その時の魔王軍を率いていたもの、それがソラティスなのかもしれない。
ティファは、屑を挑発している。
「別にハッタリなんて意味ないわよ。あんた、300年前よりずいぶん魔力量が低くなってるじゃない」
「……」
ソラティスは沈黙する。それを見たティファはニヤリと笑みを浮かべるとさらに口を動かす。
「実際ティーネにビビってる時点であんたが本調子じゃないことくらい分かるわよ。昔ならこんな回りくどいやり方しなくても今のナフト王国くらいあなたと部下たちだけで簡単に潰せたでしょ」
「⁉」
私は驚きソラティスへと視線を向けた。しかしソラティスは何も話そうとしない。
どういうこと?こいつが私たちの国を簡単に潰せるって、だってあんなに弱かったのよ、人質を取るような陰気臭いやつがそんな実力を?だけど師匠の話だとそれなりに手ごわかったらしいからありえるのかも
私はどれが正確な情報かつかめずますます混乱してしまう。
「あなたは状況を分かっているのですか。今のあなたには頼りになる『勇者』と『魔道王』それに『聖女』はいません。それに加えあなたが余計な事すればブラド王たちを一瞬で殺せるのですよ」
そうだ。いくらティファとはいえ私たちが人質になったこの状況ではソラティスを攻撃することはできない。
「ふふ、その様子だと弱ってるあげくに頼りになる部下たちもいないみたいね」
「……黙れ」
ティファがおちょくるように言うと初めてソラティスが心の内に秘めていたその表情を見せた。
私の体が少しだけ震えた。私は魔神大戦に参加してないから『魔王軍』のことを詳しくは知らない。だけど今ので、やっと何故300年前『魔王軍』が恐れられていたのかやっと理解することができた。ソラティスは本物だ。あの伝説に出てくる恐怖の魔王軍の幹部だ。

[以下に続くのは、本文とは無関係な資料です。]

==> src/rtl/assert_event_collector.sv <==
// assert_event_collector: captures checker fail pulses, arbitrates round-robin into a timestamped event FIFO
module assert_event_collector
  import assert_evt_pkg::*;
#(
  parameter int N_SRC = N_SRC_DEF,
  parameter int DEPTH = DEPTH_DEF,
  parameter int TS_W = TS_W_DEF,
  parameter int CNT_W = CNT_W_DEF
) (
  input  logic                       clk,
  input  logic                       rst_n,
  input  logic [N_SRC-1:0]           fail_i,
  output logic                       evt_valid,
  input  logic                       evt_ready,
  output logic [$clog2(N_SRC)-1:0]   evt_id,
  output logic [TS_W-1:0]            evt_ts,
  output logic [CNT_W-1:0]           fail_count,
  output logic [CNT_W-1:0]           drop_count,
  output logic                       overflow
);
  localparam int IDW = $clog2(N_SRC);
  localparam int AW = $clog2(DEPTH);
  localparam int W = IDW + TS_W;
  localparam int SW = CNT_W + 6;
  localparam logic [IDW:0] NS = (IDW+1)'(N_SRC);
  localparam logic [AW:0] FULL = (AW+1)'(DEPTH);
  localparam logic [CNT_W-1:0] CMAX = '1;
  logic [TS_W-1:0] ts;
  logic [N_SRC-1:0] pending, rot, grant_v, drop_v;
  logic [TS_W-1:0] pts [N_SRC];
  logic [IDW-1:0] rr_ptr, off, gidx;
  logic [IDW:0] gsum, rr_nx;
  logic gnt;
  logic [AW:0] count;
  logic [W-1:0] head;
  logic [SW-1:0] fsum, dsum;
  // Rotating pending by rr_ptr turns the cyclic search into a lowest-set-bit search
  always_comb begin
    rot = N_SRC'({pending, pending} >> rr_ptr);
    off = '0;
    gnt = 1'b0;
    for (int i = N_SRC - 1; i >= 0; i--)
      if (rot[i]) begin
        off = IDW'(i);
        gnt = 1'b1;
      end
    gnt = gnt && count != FULL;
    gsum = {1'b0, rr_ptr} + {1'b0, off};
    gidx = gsum >= NS ? IDW'(gsum - NS) : gsum[IDW-1:0];
    rr_nx = {1'b0, gidx} + (IDW+1)'(1);
    grant_v = {{(N_SRC-1){1'b0}}, gnt} << gidx;
    drop_v = fail_i & pending & ~grant_v;
    fsum = SW'(fail_count) + SW'(popcnt(32'(fail_i)));
    dsum = SW'(drop_count) + SW'(popcnt(32'(drop_v)));
  end
  always_ff @(posedge clk or negedge rst_n)
    if (!rst_n) begin
      ts <= '0;
      pending <= '0;
      rr_ptr <= '0;
      fail_count <= '0;
      drop_count <= '0;
      overflow <= 1'b0;
      for (int k = 0; k < N_SRC; k++) pts[k] <= '0;
    end else begin
      ts <= ts + TS_W'(1);
      pending <= (pending & ~grant_v) | fail_i;
      for (int k = 0; k < N_SRC; k++)
        if (fail_i[k] && !drop_v[k]) pts[k] <= ts;
      if (gnt) rr_ptr <= rr_nx == NS ? '0 : rr_nx[IDW-1:0];
      fail_count <= fsum > SW'(CMAX) ? CMAX : fsum[CNT_W-1:0];
      drop_count <= dsum > SW'(CMAX) ? CMAX : dsum[CNT_W-1:0];
      overflow <= overflow | (|drop_v);
    end
  assert_evt_fifo #(.W(W), .DEPTH(DEPTH)) u_fifo (
    .clk(clk),
    .rst_n(rst_n),
    .push(gnt),
    .wdata({gidx, pts[gidx]}),
    .pop(evt_valid && evt_ready),
    .rdata(head),
    .count(count)
  );
  assign evt_valid = count != '0;
  assign evt_id = evt_valid ? head[W-1:TS_W] : '0;
  assign evt_ts = evt_valid ? head[TS_W-1:0] : '0;
endmodule

==> config.mk <==
export PLATFORM = sky130hd
export DESIGN_NAME = assert_event_collector
export DESIGN_NICKNAME = d
export VERILOG_FILES = /design/src/rtl/assert_evt_pkg.sv /design/src/rtl/assert_evt_fifo.sv /design/src/rtl/assert_event_collector.sv
export SDC_FILE = /design/constraint.sdc
export NUM_CORES = 1
export LEC_CHECK = 0
export CAP_MARGIN = 10
export CORE_MARGIN = 2
export CORE_UTILIZATION = 64
export DETAILED_ROUTE_END_ITERATION = 7
export DONT_BUFFER_PORTS = 1
export GPL_TIMING_DRIVEN = 0
export PLACE_DENSITY = 0.8
export RECOVER_POWER = 25
export SLEW_MARGIN = 0
export SYNTH_ARGS = -nofsm -noshare
export SYNTH_HDL_FRONTEND = slang
export SYNTH_SLANG_ARGS = --single-unit
==> constraint.sdc <==
create_clock -name clk -period 8.2 [get_ports clk]
set_input_delay 0 -clock clk [delete_from_list [all_inputs] [get_ports clk]]
set_output_delay 0 -clock clk [all_outputs]
set_load 0.05 [all_outputs]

ティファの後ろにいるリーゼも私と同じように少し震えていた。
そんな中ティファだけは特に身構えることなく平然としてる。
「図星みたいね」
「300年前と同じような力を取り戻せれば、お前などすぐに呪い殺してくれるわ」
「怖い怖い、だけどそれは無理ね」
ティファがわざとらしく震えた。演技だけはうまいんだよね。
ばっさりと否定されたソラティスの表情に疑問が浮かぶ。
「何?」
「だって、あなたはもうここで倒されるんだから」
そう言った途端、国中から優しい魔力を感じ取ることができた。
この魔力を私は知っている。忘れるはずもないこの暖かい魔力、私が待ち望んでいた人。
「ティーネ、もう大丈夫だよ」
何度も聞いた安心する声。
思い出の中で優しく声を発するその黒髪の青年は、私の目の前へと現れてくれた。